MAJOR MIOCENE PALEODRAINAGE IN SOUTH-CENTRAL ALASKA: SEDIMENTOLOGY, DEPOSITIONAL AGE, AND PROVENANCE OF STRATA EXPOSED IN THE SOUTHWESTERN TALKEETNA MOUNTAINS

Miocene sedimentary strata exposed in the southwestern Talkeetna Mountains provide insight on regional paleodrainage and paleotopography along the southern Alaska convergent margin. Lithofacies mapping along the Little Susitna River document an upward fining succession of siliciclastic strata within a footwall syncline south of the Castle Mountain oblique strike-slip fault. Lower strata consist of several hundred meters of lenticular clast-supported pebble-conglomerate and cross-stratified lithic sandstone with plant fragments. Overlying these strata are carbonaceous mudstone and cross-stratified lithic sandstone with abundant organic debris. The strata record an upsection shift from gravelly to sandy braided channel-bar complexes to muddy channel-point bar-floodplain environments.

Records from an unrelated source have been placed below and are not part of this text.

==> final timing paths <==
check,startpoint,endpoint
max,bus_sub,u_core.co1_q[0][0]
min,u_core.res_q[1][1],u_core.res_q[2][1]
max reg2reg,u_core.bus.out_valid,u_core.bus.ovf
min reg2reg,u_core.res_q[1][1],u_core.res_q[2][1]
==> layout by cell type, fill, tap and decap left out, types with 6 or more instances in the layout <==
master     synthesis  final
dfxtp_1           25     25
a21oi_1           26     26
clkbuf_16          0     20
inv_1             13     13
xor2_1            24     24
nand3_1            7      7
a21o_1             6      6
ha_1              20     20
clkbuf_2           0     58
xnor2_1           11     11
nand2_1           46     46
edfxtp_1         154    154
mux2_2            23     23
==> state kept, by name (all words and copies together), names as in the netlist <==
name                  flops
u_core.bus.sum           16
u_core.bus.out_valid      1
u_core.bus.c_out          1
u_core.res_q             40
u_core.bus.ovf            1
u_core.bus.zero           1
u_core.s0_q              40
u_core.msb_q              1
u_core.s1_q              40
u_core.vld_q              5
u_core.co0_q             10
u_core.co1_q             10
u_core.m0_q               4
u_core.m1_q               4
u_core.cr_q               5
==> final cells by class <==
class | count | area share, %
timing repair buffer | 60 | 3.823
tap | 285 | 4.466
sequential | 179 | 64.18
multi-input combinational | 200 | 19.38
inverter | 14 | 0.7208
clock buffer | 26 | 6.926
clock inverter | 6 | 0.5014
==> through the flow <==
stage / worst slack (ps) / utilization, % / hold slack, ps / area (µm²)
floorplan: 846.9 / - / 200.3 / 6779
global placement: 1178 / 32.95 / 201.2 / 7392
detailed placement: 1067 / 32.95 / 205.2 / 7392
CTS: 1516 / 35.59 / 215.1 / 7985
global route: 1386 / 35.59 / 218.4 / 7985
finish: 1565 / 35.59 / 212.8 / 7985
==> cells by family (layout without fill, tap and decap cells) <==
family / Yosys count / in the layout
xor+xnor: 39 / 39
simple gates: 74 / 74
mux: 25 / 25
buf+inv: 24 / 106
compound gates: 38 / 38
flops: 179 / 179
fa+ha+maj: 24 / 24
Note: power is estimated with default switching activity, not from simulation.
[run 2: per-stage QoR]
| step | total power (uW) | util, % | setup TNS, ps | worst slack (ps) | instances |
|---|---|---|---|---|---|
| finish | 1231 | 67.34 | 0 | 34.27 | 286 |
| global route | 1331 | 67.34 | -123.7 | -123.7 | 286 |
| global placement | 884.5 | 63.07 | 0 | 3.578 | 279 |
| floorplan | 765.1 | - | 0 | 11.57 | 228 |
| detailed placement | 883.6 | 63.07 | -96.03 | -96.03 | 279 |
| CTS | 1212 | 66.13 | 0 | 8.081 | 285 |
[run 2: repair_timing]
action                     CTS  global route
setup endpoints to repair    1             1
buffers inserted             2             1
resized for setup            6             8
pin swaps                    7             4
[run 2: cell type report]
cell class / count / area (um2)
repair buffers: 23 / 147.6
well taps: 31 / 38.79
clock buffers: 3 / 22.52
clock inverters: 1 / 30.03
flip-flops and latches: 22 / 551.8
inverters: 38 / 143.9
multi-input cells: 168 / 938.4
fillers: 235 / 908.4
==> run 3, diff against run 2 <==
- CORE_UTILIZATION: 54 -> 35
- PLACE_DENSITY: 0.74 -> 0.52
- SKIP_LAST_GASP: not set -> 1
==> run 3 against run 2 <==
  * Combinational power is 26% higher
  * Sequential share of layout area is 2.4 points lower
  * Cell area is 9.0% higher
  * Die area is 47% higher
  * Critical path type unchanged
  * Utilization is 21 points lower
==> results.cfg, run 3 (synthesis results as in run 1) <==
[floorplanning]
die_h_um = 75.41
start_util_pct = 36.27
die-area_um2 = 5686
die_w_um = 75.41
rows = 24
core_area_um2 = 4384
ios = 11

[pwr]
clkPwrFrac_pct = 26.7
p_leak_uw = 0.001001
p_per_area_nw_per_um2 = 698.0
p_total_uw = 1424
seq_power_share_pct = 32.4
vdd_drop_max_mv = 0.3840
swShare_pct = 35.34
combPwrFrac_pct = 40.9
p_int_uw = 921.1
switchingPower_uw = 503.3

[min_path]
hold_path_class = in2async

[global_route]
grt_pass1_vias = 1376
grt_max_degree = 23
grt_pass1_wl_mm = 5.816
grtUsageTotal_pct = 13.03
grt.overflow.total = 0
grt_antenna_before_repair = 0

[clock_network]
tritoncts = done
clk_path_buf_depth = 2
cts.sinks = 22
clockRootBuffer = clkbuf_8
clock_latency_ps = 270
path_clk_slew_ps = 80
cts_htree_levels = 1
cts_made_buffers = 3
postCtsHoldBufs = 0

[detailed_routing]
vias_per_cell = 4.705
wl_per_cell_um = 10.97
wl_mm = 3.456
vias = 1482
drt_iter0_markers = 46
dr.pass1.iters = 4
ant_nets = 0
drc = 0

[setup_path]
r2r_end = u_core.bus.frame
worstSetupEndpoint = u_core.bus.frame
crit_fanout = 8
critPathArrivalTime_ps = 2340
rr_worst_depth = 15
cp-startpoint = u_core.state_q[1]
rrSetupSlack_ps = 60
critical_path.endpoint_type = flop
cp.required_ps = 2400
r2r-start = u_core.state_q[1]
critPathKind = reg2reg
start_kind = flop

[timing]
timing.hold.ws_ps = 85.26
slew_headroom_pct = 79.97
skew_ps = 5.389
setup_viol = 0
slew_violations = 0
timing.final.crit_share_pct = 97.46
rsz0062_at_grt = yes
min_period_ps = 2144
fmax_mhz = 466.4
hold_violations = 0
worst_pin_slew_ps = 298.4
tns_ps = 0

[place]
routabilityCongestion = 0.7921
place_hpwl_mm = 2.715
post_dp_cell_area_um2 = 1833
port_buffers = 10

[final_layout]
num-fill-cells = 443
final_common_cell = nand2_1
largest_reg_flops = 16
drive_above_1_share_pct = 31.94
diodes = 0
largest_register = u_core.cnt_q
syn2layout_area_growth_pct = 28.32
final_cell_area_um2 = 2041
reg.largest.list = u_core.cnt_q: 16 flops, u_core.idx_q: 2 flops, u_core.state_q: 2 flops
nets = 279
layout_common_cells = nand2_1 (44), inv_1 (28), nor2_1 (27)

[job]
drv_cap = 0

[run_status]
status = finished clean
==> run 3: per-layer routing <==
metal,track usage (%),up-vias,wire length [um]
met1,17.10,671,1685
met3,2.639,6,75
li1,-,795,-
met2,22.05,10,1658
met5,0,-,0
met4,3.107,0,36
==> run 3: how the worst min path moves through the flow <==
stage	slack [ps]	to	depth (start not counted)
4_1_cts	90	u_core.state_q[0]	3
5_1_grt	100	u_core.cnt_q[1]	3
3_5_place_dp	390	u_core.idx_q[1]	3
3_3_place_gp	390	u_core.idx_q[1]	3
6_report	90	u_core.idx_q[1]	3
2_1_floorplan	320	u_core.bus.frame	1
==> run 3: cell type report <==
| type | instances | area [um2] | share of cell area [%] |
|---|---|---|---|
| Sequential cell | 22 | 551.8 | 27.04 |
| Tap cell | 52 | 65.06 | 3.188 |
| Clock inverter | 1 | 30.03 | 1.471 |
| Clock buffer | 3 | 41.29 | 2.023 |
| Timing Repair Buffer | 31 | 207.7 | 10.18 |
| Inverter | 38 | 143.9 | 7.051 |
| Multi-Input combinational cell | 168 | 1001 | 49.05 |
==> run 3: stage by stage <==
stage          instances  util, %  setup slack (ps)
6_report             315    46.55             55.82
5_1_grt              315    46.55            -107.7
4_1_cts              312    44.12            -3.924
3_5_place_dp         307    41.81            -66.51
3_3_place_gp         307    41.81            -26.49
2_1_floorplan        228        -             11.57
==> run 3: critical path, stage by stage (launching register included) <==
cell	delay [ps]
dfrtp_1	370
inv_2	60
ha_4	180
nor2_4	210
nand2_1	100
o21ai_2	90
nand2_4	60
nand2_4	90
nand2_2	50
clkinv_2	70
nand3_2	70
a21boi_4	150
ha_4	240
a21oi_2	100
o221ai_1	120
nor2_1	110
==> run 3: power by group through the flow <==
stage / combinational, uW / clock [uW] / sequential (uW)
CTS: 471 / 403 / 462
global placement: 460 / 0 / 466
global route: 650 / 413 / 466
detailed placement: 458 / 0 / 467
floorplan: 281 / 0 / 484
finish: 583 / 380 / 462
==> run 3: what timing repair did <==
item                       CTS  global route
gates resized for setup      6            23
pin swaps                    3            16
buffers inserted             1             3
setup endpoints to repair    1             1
$ cat config.mk
export PLATFORM = sky130hd
export DESIGN_NAME = udp_rx_strip_32
export DESIGN_NICKNAME = d
export VERILOG_FILES = /design/src/rtl/udp_rx_strip_32.sv
export SDC_FILE = /design/constraint.sdc
export NUM_CORES = 1
export LEC_CHECK = 0
export ABC_AREA = 0
export BUFFER_PORTS_ARGS = -buffer_cell sky130_fd_sc_hd__buf_2
export CAP_MARGIN = 20
export CORE_MARGIN = 2
export CORE_UTILIZATION = 45
export CTS_BUF_LIST = sky130_fd_sc_hd__clkbuf_8
export CTS_CLUSTER_SIZE = 30
export DETAILED_ROUTE_END_ITERATION = 12
export GPL_TIMING_DRIVEN = 0
export PLACE_DENSITY = 0.66
export RECOVER_POWER = 50
export SLEW_MARGIN = 20
export SYNTH_ARGS = -nofsm -noshare
export SYNTH_HDL_FRONTEND = slang
export SYNTH_SLANG_ARGS = --single-unit
$ cat constraint.sdc
create_clock -name clk_32 -period 6.53 [get_ports clk_32]
set_clock_uncertainty 0.15 [all_clocks]
set_input_delay 0.653 -clock clk_32 [delete_from_list [all_inputs] [get_ports clk_32]]
set_output_delay 0.653 -clock clk_32 [all_outputs]
set_load 0.005 [all_outputs]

Paleocurrent measurements record southwestward migration of channel-bar complexes. Diverse pollen and spores indicate deposition of upper strata during late Miocene time (<12 Ma), consistent with the youngest population of U-Pb detrital zircon ages (~27-22 Ma) from sandstones spanning the section. Sandstone samples yield a broad distribution of U-Pb detrital zircon ages (n=508) and ⁴⁰Ar/³⁹Ar detrital muscovite ages (n=155), indicative of bedrock sources located >350 km northeast of the study area. The youngest population of detrital zircons and volcanic clasts (~23 Ma) match the oldest phases of the Wrangell volcanic arc along the north flank of the Wrangell-St. Elias Range south of the Denali fault. A broad distribution of Jurassic-Cretaceous detrital zircon and muscovite ages, including abundant early-middle Cretaceous (140-90 Ma) ages, and sparse Devonian-Mississippian and Precambrian ages reflect erosion of plutons and metamorphic rocks in the eastern Alaska Range and Yukon-Tanana Uplands north of the Denali fault. Proximal sources in the Talkeetna Mountains may have contributed Jurassic and Late Cretaceous ages. Collectively, our datasets indicate a major trunk river transported detritus southwestward across interior Alaska during Miocene time, eroding topography northeast of the actively colliding Yakutat terrane. This drainage system was likely reorganized and ultimately reversed by latest Miocene shortening along the Castle Mountain and Denali faults and expansion of the Wrangell arc.